Record excerpts:
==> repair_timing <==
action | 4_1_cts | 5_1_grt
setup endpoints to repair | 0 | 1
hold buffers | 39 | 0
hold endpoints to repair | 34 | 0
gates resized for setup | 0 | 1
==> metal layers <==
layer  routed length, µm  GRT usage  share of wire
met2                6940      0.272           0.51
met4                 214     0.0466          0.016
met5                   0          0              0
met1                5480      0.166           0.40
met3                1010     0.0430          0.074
$ cat config.mk
export PLATFORM = sky130hd
export DESIGN_NAME = ram_sdp_byte_en
export DESIGN_NICKNAME = d
export VERILOG_FILES = /design/src/rtl/ram_sdp_byte_en.sv
export SDC_FILE = /design/constraint.sdc
export NUM_CORES = 1
export LEC_CHECK = 0
export BUFFER_PORTS_ARGS = -buffer_cell sky130_fd_sc_hd__buf_2
export CAP_MARGIN = 30
export CELL_PAD_IN_SITES_DETAIL_PLACEMENT = 0
export CELL_PAD_IN_SITES_GLOBAL_PLACEMENT = 1
export CORE_ASPECT_RATIO = 0.7
export CORE_MARGIN = 10
export CORE_UTILIZATION = 31
export CTS_BUF_LIST = sky130_fd_sc_hd__clkbuf_2
export CTS_CLUSTER_DIAMETER = 200
export DETAILED_ROUTE_END_ITERATION = 8
export GPL_ROUTABILITY_DRIVEN = 0
export HOLD_SLACK_MARGIN = 0.05
export PLACE_DENSITY_LB_ADDON = 0.1
export SLEW_MARGIN = 20
export SYNTH_ARGS = -nofsm -noshare
export SYNTH_HDL_FRONTEND = slang
export SYNTH_SLANG_ARGS = --single-unit
$ cat constraint.sdc
create_clock -name clk -period 2.62 [get_ports clk]
set_clock_uncertainty 0.15 [all_clocks]
set_input_delay 0.786 -clock clk [delete_from_list [all_inputs] [get_ports clk]]
set_output_delay 0.786 -clock clk [all_outputs]
set_load 0.01 [all_outputs]
--- config.mk ---
export PLATFORM = sky130hd
export DESIGN_NAME = video_timing_gen
export DESIGN_NICKNAME = d
export VERILOG_FILES = /design/src/rtl/video_timing_pkg.sv /design/src/rtl/video_timing_gen_axis.sv /design/src/rtl/video_timing_gen.sv
export SDC_FILE = /design/constraint.sdc
export NUM_CORES = 1
export LEC_CHECK = 0
export ABC_AREA = 1
export CAP_MARGIN = 15
export CORE_UTILIZATION = 40
export DETAILED_ROUTE_END_ITERATION = 16
export GPL_TIMING_DRIVEN = 0
export PLACE_DENSITY = 0.64
export SYNTH_ARGS = -nofsm -noshare
export SYNTH_HDL_FRONTEND = slang
export SYNTH_SLANG_ARGS = --single-unit
--- constraint.sdc ---
create_clock -name clk -period 2.2 [get_ports clk]
set_input_delay 0.55 -clock clk [delete_from_list [all_inputs] [get_ports clk]]
set_output_delay 0.55 -clock clk [all_outputs]
set_load 0.05 [all_outputs]
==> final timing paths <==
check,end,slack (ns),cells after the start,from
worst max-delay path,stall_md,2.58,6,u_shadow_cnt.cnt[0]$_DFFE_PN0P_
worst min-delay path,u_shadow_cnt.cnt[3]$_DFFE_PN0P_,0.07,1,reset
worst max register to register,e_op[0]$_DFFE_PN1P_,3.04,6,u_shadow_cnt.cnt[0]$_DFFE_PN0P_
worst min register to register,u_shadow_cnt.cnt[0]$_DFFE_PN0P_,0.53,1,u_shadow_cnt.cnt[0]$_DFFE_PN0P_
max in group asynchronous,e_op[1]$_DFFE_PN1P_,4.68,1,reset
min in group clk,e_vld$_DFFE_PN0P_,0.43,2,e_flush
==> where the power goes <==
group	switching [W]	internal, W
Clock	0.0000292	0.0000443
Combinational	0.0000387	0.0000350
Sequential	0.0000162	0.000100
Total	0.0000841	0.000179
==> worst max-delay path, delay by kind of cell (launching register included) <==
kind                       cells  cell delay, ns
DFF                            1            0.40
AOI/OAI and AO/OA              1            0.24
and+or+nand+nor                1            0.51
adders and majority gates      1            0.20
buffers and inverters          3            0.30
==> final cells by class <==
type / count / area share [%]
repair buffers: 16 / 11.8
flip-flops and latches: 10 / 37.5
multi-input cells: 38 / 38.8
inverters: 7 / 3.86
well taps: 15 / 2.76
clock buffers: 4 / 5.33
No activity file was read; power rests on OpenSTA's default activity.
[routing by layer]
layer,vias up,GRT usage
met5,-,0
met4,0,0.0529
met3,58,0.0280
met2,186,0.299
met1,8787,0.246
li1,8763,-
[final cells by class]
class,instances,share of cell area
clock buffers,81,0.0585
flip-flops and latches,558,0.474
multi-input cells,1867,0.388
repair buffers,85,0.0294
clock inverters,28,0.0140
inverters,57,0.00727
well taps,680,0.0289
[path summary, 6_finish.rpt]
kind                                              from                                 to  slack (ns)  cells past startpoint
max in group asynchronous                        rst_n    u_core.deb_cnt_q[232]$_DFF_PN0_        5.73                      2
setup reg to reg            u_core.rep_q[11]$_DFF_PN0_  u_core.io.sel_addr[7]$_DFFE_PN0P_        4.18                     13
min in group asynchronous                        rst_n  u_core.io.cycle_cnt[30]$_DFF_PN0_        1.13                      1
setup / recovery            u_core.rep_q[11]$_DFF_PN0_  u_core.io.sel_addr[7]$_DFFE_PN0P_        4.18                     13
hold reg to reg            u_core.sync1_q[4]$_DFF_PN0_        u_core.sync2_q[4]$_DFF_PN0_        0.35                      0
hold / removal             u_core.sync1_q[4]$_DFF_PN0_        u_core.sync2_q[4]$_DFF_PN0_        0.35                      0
### src/rtl/delta_word_packer.sv
// delta_word_packer
//   Assembles a 64-bit SRAM line from two consecutive 32-bit DRAM words.
//   The low strobe captures into line[31:0], the high strobe into line[63:32];
//   untouched halves keep their previous contents.
// Ports:
//   clock       rising-edge clock
//   reset       synchronous active-high reset, clears the line
//   capture_lo  load word into the low half this cycle
//   capture_hi  load word into the high half this cycle
//   word        32-bit word from DRAM
//   line        registered 64-bit packed line {high word, low word}
module delta_word_packer
   import delta_pkg::*;
(
   input  logic                      clock,
   input  logic                      reset,
   input  logic                      capture_lo,
   input  logic                      capture_hi,
   input  logic [31:0]               word,
   output logic [SRAM_LINE_BITS-1:0] line
);

   always_ff @(posedge clock) begin
      if (reset) begin
         line <= '0;
      end else begin
         if (capture_lo) begin
            line[31:0] <= word;
         end
         if (capture_hi) begin
            line[SRAM_LINE_BITS-1:32] <= word;
         end
      end
   end

endmodule

### src/rtl/delta_controller_input_loader.sv
// delta_controller_input_loader
//   Streams one layer's input feature map from DRAM into the Input SRAM.
//   Each SRAM line is built from two sequential 32-bit DRAM reads and written
//   to consecutive element addresses (8 elements per line). A one-cycle
//   finished pulse marks the end of the load.
// Ports:
//   clock, reset         clock and synchronous active-high reset
//   start_DRAM_load      begins a load when seen in IDLE
//   IC_Num, IRC_Size     input channel count and row/column size
//   input_start_address  DRAM byte address of the first word
//   DRAM_*               read request/address, read data and completion
//   Input_SRAM_*         packed line, element address, write request/done
//   finished             one-cycle end-of-load pulse
module delta_controller_input_loader
   import delta_pkg::*;
#(
   parameter int BIN_LEN           = 8,
   parameter int MAX_INPUT_CHANNEL = 256,
   parameter int MAX_FEATURE_SIZE  = 256
)
(
   input  logic                                clock,
   input  logic                                reset,
   input  logic                                start_DRAM_load,
   input  logic [$clog2(MAX_INPUT_CHANNEL):0]  IC_Num,
   input  logic [$clog2(MAX_FEATURE_SIZE):0]   IRC_Size,
   input  logic [31:0]                         input_start_address,
   output logic                                DRAM_Read,
   output logic [31:0]                         DRAM_Address,
   input  logic [31:0]                         DRAM_ReadData,
   input  logic                                DRAM_ReadDone,
   output logic [63:0]                         Input_SRAM_w_d,
   output logic [31:0]                         Input_SRAM_w_addr,
   output logic                                Input_SRAM_w_en,
   input  logic                                Input_SRAM_w_done,
   output logic                                finished
);

   localparam int LINE_STRIDE = SRAM_LINE_BITS / BIN_LEN;

   state_t      state;
   logic [31:0] dram_address;
   logic [31:0] sram_addr;
   logic [31:0] line_count;
   logic [31:0] total_lines;
   logic [31:0] rc_padded;
   logic [31:0] volume_lines;
   logic        capture_lo;
   logic        capture_hi;

   // Line count of the requested volume: every padded row holds rc/8 lines,
   // and there are rc rows per channel. Kept in 32 bits so large maps wrap
   // rather than truncate mid-product.
   assign rc_padded    = round_up8(32'(IRC_Size));
   assign volume_lines = 32'(IC_Num) * rc_padded * (rc_padded / 32'(ELEMS_PER_LINE));

   // Read completions only matter in the two read states; strays elsewhere
   // must not disturb the line being assembled.
   assign capture_lo = (state == RD_LO) && DRAM_ReadDone;
   assign capture_hi = (state == RD_HI) && DRAM_ReadDone;

   // Loader FSM with its address and line counters. Inputs are sampled only
   // at start; the counters keep their final values after FINISH.
   always_ff @(posedge clock) begin
      if (reset) begin
         state        <= IDLE;
         dram_address <= input_start_address;
         sram_addr    <= '0;
         line_count   <= '0;
         total_lines  <= '0;
      end else begin
         case (state)
            IDLE: begin
               if (start_DRAM_load) begin
                  total_lines  <= volume_lines;
                  dram_address <= input_start_address;
                  sram_addr    <= '0;
                  line_count   <= '0;
                  state        <= CHECK;
               end
            end
            CHECK: begin
               state <= (line_count == total_lines) ? FINISH : RD_LO;
            end
            RD_LO: begin
               if (DRAM_ReadDone) begin
                  dram_address <= dram_address + 32'(DRAM_WORD_BYTES);
                  state        <= RD_HI;
               end
            end
            RD_HI: begin
               if (DRAM_ReadDone) begin
                  dram_address <= dram_address + 32'(DRAM_WORD_BYTES);
                  state        <= SRAM_WR;
               end
            end
            SRAM_WR: begin
               if (Input_SRAM_w_done) begin
                  line_count <= line_count + 32'd1;
                  sram_addr  <= sram_addr + 32'(LINE_STRIDE);
                  state      <= CHECK;
               end
            end
            FINISH: begin
               state <= IDLE;
            end
            default: begin
               state <= IDLE;
            end
         endcase
      end
   end

   delta_word_packer u_packer (
      .clock      (clock),
      .reset      (reset),
      .capture_lo (capture_lo),
      .capture_hi (capture_hi),
      .word       (DRAM_ReadData),
      .line       (Input_SRAM_w_d)
   );

   assign DRAM_Read         = (state == RD_LO) || (state == RD_HI);
   assign Input_SRAM_w_en   = (state == SRAM_WR);
   assign finished          = (state == FINISH);
   assign DRAM_Address      = dram_address;
   assign Input_SRAM_w_addr = sram_addr;

endmodule

### config.mk
export PLATFORM = sky130hd
export DESIGN_NAME = delta_controller_input_loader
export DESIGN_NICKNAME = d
export VERILOG_FILES = /design/src/rtl/delta_pkg.sv /design/src/rtl/delta_word_packer.sv /design/src/rtl/delta_controller_input_loader.sv
export SDC_FILE = /design/constraint.sdc
export NUM_CORES = 1
export LEC_CHECK = 0
export BUFFER_PORTS_ARGS = -buffer_cell sky130_fd_sc_hd__buf_2
export CORE_MARGIN = 2
export CORE_UTILIZATION = 25
export DETAILED_ROUTE_END_ITERATION = 8
export MAX_ROUTING_LAYER = met4
export PLACE_DENSITY = 0.48
export SYNTH_ARGS = -nofsm -noshare
export SYNTH_HDL_FRONTEND = slang
export SYNTH_SLANG_ARGS = --single-unit
### constraint.sdc
create_clock -name clock -period 12.6 [get_ports clock]
set_input_delay 2.52 -clock clock [delete_from_list [all_inputs] [get_ports clock]]
set_output_delay 2.52 -clock clock [all_outputs]
set_load 0.02 [all_outputs]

Exercise directions: Retype exactly the lines above, from the one with "buffers and inverters" through the one with "multi-input cells,1867,0.388", inclusive.

Your solution:
buffers and inverters          3            0.30
==> final cells by class <==
type / count / area share [%]
repair buffers: 16 / 11.8
flip-flops and latches: 10 / 37.5
multi-input cells: 38 / 38.8
inverters: 7 / 3.86
well taps: 15 / 2.76
clock buffers: 4 / 5.33
No activity file was read; power rests on OpenSTA's default activity.
[routing by layer]
layer,vias up,GRT usage
met5,-,0
met4,0,0.0529
met3,58,0.0280
met2,186,0.299
met1,8787,0.246
li1,8763,-
[final cells by class]
class,instances,share of cell area
clock buffers,81,0.0585
flip-flops and latches,558,0.474
multi-input cells,1867,0.388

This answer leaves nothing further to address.